[Dataset entries]
* * *

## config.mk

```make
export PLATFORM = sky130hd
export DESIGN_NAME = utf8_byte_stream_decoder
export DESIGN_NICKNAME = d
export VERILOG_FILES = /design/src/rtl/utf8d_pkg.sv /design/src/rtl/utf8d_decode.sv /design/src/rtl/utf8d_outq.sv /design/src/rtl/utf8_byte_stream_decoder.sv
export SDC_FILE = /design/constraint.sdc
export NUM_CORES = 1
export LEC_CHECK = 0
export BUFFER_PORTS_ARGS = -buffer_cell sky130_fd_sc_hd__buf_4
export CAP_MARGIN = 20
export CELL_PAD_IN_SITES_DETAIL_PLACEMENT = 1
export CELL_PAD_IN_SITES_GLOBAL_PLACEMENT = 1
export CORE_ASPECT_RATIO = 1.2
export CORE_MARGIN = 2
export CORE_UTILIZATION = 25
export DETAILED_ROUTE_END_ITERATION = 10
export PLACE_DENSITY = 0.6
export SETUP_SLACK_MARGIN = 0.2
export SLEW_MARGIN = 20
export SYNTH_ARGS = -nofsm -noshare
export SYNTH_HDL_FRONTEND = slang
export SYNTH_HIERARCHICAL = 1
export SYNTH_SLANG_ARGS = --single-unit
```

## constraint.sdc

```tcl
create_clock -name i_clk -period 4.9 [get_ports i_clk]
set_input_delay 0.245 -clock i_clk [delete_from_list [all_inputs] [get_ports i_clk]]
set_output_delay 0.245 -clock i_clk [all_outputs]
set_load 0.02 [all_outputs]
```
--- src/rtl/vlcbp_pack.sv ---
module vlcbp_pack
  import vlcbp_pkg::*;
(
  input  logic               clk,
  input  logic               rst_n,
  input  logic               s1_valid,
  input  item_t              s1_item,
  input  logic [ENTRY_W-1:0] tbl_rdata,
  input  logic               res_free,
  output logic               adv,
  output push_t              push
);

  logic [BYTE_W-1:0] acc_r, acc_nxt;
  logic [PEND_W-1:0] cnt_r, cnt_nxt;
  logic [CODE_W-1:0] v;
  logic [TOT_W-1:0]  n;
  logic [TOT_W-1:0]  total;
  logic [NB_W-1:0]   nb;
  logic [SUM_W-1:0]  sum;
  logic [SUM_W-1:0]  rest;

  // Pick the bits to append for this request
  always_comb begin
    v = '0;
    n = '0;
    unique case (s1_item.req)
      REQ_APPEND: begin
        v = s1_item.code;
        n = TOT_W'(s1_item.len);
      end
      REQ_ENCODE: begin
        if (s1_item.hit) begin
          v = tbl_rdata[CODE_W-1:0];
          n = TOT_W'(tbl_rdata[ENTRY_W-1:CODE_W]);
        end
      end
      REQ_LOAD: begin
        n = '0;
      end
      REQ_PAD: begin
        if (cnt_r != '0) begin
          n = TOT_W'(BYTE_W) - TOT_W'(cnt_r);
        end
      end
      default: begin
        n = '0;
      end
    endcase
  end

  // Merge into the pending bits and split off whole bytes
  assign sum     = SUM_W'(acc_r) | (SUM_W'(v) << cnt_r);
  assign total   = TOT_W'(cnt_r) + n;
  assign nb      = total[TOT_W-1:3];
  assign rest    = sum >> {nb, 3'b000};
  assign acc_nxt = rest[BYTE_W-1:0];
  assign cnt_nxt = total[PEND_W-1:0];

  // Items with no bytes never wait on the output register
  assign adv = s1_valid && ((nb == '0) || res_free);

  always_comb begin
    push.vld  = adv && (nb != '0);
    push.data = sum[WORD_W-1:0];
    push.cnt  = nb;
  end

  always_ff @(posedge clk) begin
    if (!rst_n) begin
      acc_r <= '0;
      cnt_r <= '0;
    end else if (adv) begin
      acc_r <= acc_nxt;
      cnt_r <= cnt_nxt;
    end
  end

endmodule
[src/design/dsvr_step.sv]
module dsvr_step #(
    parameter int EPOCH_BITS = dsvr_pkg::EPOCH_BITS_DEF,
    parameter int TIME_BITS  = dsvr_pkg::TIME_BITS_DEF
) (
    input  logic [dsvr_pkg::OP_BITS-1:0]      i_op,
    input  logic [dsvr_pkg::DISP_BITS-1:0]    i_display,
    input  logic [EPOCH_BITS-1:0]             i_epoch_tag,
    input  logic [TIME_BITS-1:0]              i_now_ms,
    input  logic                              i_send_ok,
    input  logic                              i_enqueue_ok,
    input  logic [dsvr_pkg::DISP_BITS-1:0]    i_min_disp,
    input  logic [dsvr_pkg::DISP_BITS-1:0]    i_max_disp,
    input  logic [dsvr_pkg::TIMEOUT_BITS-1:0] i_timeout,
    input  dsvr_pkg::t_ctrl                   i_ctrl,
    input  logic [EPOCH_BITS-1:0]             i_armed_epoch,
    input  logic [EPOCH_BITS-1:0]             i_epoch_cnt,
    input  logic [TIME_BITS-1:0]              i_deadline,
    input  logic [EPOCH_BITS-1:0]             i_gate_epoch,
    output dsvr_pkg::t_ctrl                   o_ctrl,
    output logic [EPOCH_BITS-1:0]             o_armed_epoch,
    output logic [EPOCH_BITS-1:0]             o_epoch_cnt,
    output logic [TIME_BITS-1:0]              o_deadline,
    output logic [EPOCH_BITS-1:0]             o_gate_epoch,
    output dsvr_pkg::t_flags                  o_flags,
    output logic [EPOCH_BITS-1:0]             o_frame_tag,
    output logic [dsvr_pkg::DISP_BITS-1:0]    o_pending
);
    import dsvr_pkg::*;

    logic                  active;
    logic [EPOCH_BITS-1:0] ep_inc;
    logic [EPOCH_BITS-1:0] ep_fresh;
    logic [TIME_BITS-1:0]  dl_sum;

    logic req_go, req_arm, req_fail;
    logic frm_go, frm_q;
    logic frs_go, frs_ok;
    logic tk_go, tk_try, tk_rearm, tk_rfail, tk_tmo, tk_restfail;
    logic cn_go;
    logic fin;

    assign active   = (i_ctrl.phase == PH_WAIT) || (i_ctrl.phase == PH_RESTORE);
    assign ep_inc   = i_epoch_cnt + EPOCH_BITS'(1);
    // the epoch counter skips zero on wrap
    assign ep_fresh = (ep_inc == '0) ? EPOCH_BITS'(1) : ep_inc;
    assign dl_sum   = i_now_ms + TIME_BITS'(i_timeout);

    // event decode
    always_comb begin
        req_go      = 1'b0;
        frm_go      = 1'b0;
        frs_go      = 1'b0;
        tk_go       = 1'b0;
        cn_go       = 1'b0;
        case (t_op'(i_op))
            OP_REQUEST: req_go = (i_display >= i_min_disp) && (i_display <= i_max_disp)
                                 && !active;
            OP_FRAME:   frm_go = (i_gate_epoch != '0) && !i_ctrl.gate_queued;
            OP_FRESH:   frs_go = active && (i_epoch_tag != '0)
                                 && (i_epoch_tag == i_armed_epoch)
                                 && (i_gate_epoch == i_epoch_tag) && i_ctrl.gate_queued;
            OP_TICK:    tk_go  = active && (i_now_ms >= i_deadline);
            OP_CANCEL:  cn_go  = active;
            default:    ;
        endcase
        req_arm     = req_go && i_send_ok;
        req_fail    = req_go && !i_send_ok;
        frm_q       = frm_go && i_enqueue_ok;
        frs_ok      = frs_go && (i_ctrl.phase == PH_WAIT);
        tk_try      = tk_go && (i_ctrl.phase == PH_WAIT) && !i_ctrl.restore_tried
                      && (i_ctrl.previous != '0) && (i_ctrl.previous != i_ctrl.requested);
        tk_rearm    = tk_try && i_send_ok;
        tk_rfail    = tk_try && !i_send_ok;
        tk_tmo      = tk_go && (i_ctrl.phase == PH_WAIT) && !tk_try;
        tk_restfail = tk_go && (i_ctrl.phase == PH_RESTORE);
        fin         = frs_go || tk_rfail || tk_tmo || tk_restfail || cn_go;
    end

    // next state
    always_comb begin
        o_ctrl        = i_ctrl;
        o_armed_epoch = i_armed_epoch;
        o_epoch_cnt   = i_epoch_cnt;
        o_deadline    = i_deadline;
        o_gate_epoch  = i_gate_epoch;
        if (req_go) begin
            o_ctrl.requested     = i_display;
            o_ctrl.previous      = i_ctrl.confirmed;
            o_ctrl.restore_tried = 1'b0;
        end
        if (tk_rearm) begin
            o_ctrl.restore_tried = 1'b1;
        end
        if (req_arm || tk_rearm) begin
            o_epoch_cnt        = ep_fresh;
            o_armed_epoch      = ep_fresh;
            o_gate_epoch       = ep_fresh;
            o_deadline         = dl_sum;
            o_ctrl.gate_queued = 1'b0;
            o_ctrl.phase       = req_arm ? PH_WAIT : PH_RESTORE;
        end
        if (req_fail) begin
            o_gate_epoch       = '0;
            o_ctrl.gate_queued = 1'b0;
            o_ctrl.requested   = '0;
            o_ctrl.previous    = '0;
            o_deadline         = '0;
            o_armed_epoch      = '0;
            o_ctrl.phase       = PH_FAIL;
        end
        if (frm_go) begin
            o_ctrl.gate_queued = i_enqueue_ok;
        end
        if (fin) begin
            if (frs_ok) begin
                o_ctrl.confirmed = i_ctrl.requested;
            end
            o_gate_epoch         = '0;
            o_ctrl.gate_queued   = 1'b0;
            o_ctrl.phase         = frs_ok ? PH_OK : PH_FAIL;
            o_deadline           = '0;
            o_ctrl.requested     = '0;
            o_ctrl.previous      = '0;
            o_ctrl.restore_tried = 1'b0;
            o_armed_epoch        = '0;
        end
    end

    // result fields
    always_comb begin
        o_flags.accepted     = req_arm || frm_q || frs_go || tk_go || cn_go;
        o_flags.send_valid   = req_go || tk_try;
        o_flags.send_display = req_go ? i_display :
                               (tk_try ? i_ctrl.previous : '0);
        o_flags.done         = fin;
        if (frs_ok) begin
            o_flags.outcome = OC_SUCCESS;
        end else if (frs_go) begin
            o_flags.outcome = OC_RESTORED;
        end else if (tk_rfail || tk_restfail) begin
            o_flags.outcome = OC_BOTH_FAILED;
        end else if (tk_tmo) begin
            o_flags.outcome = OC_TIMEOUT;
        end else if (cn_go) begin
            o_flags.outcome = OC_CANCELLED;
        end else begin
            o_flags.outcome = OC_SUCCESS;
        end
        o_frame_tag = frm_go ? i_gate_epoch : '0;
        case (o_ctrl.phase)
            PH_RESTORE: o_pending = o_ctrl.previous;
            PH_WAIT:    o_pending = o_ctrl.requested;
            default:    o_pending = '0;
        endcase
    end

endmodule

* * *

# [Activity]
Return every line from the entries that holds the string "bytes".

# [Worked solution]
  // Merge into the pending bits and split off whole bytes
  // Items with no bytes never wait on the output register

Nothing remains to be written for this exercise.